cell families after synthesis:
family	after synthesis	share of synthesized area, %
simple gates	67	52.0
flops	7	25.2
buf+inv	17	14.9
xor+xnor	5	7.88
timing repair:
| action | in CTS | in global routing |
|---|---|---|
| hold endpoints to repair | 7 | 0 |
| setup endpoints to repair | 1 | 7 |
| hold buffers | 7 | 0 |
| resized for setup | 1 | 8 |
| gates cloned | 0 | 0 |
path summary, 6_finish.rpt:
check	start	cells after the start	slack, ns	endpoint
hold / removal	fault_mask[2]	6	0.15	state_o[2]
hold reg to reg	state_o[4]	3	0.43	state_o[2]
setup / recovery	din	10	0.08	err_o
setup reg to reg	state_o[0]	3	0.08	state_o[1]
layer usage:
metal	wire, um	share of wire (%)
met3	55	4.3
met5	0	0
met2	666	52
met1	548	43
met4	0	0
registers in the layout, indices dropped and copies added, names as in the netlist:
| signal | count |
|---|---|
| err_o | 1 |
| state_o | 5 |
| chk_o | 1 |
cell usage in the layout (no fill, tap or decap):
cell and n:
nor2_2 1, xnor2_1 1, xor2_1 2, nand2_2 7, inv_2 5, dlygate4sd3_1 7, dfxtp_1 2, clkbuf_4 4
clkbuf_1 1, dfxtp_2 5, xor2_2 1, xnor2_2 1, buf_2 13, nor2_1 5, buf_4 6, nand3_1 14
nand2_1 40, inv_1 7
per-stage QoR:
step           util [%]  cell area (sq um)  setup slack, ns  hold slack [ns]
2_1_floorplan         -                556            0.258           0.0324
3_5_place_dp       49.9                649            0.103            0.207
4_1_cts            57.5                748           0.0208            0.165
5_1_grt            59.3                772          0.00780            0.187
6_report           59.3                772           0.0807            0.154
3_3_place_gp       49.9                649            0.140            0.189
### src/rtl/toggle_poll_pkg.sv
package toggle_poll_pkg;
  typedef enum logic [1:0] {
    ST_IDLE,
    ST_REQ,
    ST_WAIT,
    ST_RST
  } poll_state_e;
endpackage

### src/rtl/tp_toggle_cmp.sv
module tp_toggle_cmp (
  input  logic clk,
  input  logic rst_n,
  input  logic capture,
  input  logic bit_in,
  output logic differs
);
  logic held_q;

  always_ff @(posedge clk or negedge rst_n) begin
    if (!rst_n)       held_q <= 1'b0;
    else if (capture) held_q <= bit_in;
  end

  assign differs = bit_in ^ held_q;
endmodule

### src/rtl/tp_pair_counter.sv
module tp_pair_counter #(
  parameter int CNT_W = 8
) (
  input  logic             clk,
  input  logic             rst_n,
  input  logic             clear,
  input  logic             bump,
  input  logic [CNT_W-1:0] limit,
  output logic             at_limit
);
  localparam logic [CNT_W-1:0] CNT_MAX = {CNT_W{1'b1}};

  logic [CNT_W-1:0] count_q;
  logic [CNT_W:0]   count_inc;

  assign count_inc = {1'b0, count_q} + 1'b1;
  // true when the pair now being counted reaches the limit
  assign at_limit  = count_inc >= {1'b0, limit};

  always_ff @(posedge clk or negedge rst_n) begin
    if (!rst_n)                        count_q <= '0;
    else if (clear)                    count_q <= '0;
    else if (bump && count_q != CNT_MAX) count_q <= count_inc[CNT_W-1:0];
  end

  AST_CNT_CLEAR: assert property (@(posedge clk) disable iff (!rst_n)
    clear |=> count_q == '0);
endmodule

### src/rtl/toggle_poll_ctrl.sv
module toggle_poll_ctrl #(
  parameter int               DATA_W     = 8,
  parameter int               TOGGLE_IDX = 6,
  parameter int               ERR_IDX    = 5,
  parameter int               CNT_W      = 8,
  parameter logic [DATA_W-1:0] RESET_CMD = 8'hF0
) (
  input  logic              clk,
  input  logic              rst_n,
  input  logic              start,
  input  logic [CNT_W-1:0]  max_pairs,
  output logic              busy,
  output logic              done,
  output logic              pass,
  output logic              fail,
  output logic              rd_req_valid,
  input  logic              rd_req_ready,
  input  logic              rd_data_valid,
  output logic              rd_data_ready,
  input  logic [DATA_W-1:0] rd_data,
  output logic              wr_valid,
  input  logic              wr_ready,
  output logic [DATA_W-1:0] wr_data
);
  import toggle_poll_pkg::*;

  poll_state_e state_q;
  logic first_q, confirm_q;
  logic done_q, pass_q, fail_q;
  logic take, differs, at_limit, err_bit;
  logic cnt_bump, cnt_clear, cap_first;
  logic unused_bits;

  assign unused_bits = ^rd_data;
  assign err_bit     = rd_data[ERR_IDX];
  assign take        = (state_q == ST_WAIT) && rd_data_valid;
  assign cap_first   = take && first_q;
  assign cnt_clear   = (state_q == ST_IDLE) && start;
  assign cnt_bump    = take && !first_q && differs && !confirm_q && !err_bit;

  tp_toggle_cmp u_cmp (
    .clk     (clk),
    .rst_n   (rst_n),
    .capture (cap_first),
    .bit_in  (rd_data[TOGGLE_IDX]),
    .differs (differs)
  );

  tp_pair_counter #(.CNT_W(CNT_W)) u_cnt (
    .clk      (clk),
    .rst_n    (rst_n),
    .clear    (cnt_clear),
    .bump     (cnt_bump),
    .limit    (max_pairs),
    .at_limit (at_limit)
  );

  always_ff @(posedge clk or negedge rst_n) begin
    if (!rst_n) begin
      state_q   <= ST_IDLE;
      first_q   <= 1'b1;
      confirm_q <= 1'b0;
      done_q    <= 1'b0;
      pass_q    <= 1'b0;
      fail_q    <= 1'b0;
    end else begin
      unique case (state_q)
        ST_IDLE: if (start) begin
          done_q    <= 1'b0;
          pass_q    <= 1'b0;
          fail_q    <= 1'b0;
          first_q   <= 1'b1;
          confirm_q <= 1'b0;
          state_q   <= ST_REQ;
        end
        ST_REQ: if (rd_req_ready) state_q <= ST_WAIT;
        ST_WAIT: if (rd_data_valid) begin
          if (first_q) begin
            first_q <= 1'b0;
            state_q <= ST_REQ;
          end else if (!differs) begin
            pass_q  <= 1'b1;
            done_q  <= 1'b1;
            state_q <= ST_IDLE;
          end else if (confirm_q) begin
            fail_q  <= 1'b1;
            state_q <= ST_RST;
          end else if (err_bit) begin
            confirm_q <= 1'b1;
            first_q   <= 1'b1;
            state_q   <= ST_REQ;
          end else if (at_limit) begin
            fail_q  <= 1'b1;
            state_q <= ST_RST;
          end else begin
            first_q <= 1'b1;
            state_q <= ST_REQ;
          end
        end
        ST_RST: if (wr_ready) begin
          done_q  <= 1'b1;
          state_q <= ST_IDLE;
        end
        default: state_q <= ST_IDLE;
      endcase
    end
  end

  assign busy          = state_q != ST_IDLE;
  assign done          = done_q;
  assign pass          = pass_q;
  assign fail          = fail_q;
  assign rd_req_valid  = state_q == ST_REQ;
  assign rd_data_ready = state_q == ST_WAIT;
  assign wr_valid      = state_q == ST_RST;
  assign wr_data       = RESET_CMD;

  AST_IDLE_QUIET: assert property (@(posedge clk) disable iff (!rst_n)
    !busy |-> !rd_req_valid && !wr_valid);
  AST_REQ_HOLD: assert property (@(posedge clk) disable iff (!rst_n)
    rd_req_valid && !rd_req_ready |=> rd_req_valid);
  AST_WR_HOLD: assert property (@(posedge clk) disable iff (!rst_n)
    wr_valid && !wr_ready |=> wr_valid && $stable(wr_data));
  AST_WR_AFTER_FAIL: assert property (@(posedge clk) disable iff (!rst_n)
    wr_valid |-> fail && !done);
  AST_PF_EXCL: assert property (@(posedge clk) disable iff (!rst_n)
    !(pass && fail));
  AST_DONE_VERDICT: assert property (@(posedge clk) disable iff (!rst_n)
    done |-> (pass ^ fail));
  AST_DONE_HELD: assert property (@(posedge clk) disable iff (!rst_n)
    done && !start |=> done && $stable(pass) && $stable(fail));
endmodule

### config.mk
export PLATFORM = sky130hd
export DESIGN_NAME = toggle_poll_ctrl
export DESIGN_NICKNAME = d
export VERILOG_FILES = /design/src/rtl/toggle_poll_pkg.sv /design/src/rtl/tp_toggle_cmp.sv /design/src/rtl/tp_pair_counter.sv /design/src/rtl/toggle_poll_ctrl.sv
export SDC_FILE = /design/constraint.sdc
export NUM_CORES = 1
export LEC_CHECK = 0
export BUFFER_PORTS_ARGS = -buffer_cell sky130_fd_sc_hd__buf_2
export CAP_MARGIN = 20
export CORE_UTILIZATION = 54
export CTS_BUF_LIST = sky130_fd_sc_hd__clkbuf_16
export DETAILED_ROUTE_END_ITERATION = 7
export PLACE_DENSITY = 0.83
export REMOVE_ABC_BUFFERS = 1
export SYNTH_ARGS = -nofsm -noshare
export SYNTH_HDL_FRONTEND = slang
export SYNTH_SLANG_ARGS = --single-unit
### constraint.sdc
create_clock -name clk -period 4.1 [get_ports clk]
set_input_delay 0.41 -clock clk [delete_from_list [all_inputs] [get_ports clk]]
set_output_delay 0.41 -clock clk [all_outputs]
set_load 0.02 [all_outputs]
# # # #
(Work instruction) Return the lines above precisely as they appear, beginning at the first line and ending at the line with "buffers | 7 | 0 |", and nothing after it.

(Response to this task)
cell families after synthesis:
family	after synthesis	share of synthesized area, %
simple gates	67	52.0
flops	7	25.2
buf+inv	17	14.9
xor+xnor	5	7.88
timing repair:
| action | in CTS | in global routing |
|---|---|---|
| hold endpoints to repair | 7 | 0 |
| setup endpoints to repair | 1 | 7 |
| hold buffers | 7 | 0 |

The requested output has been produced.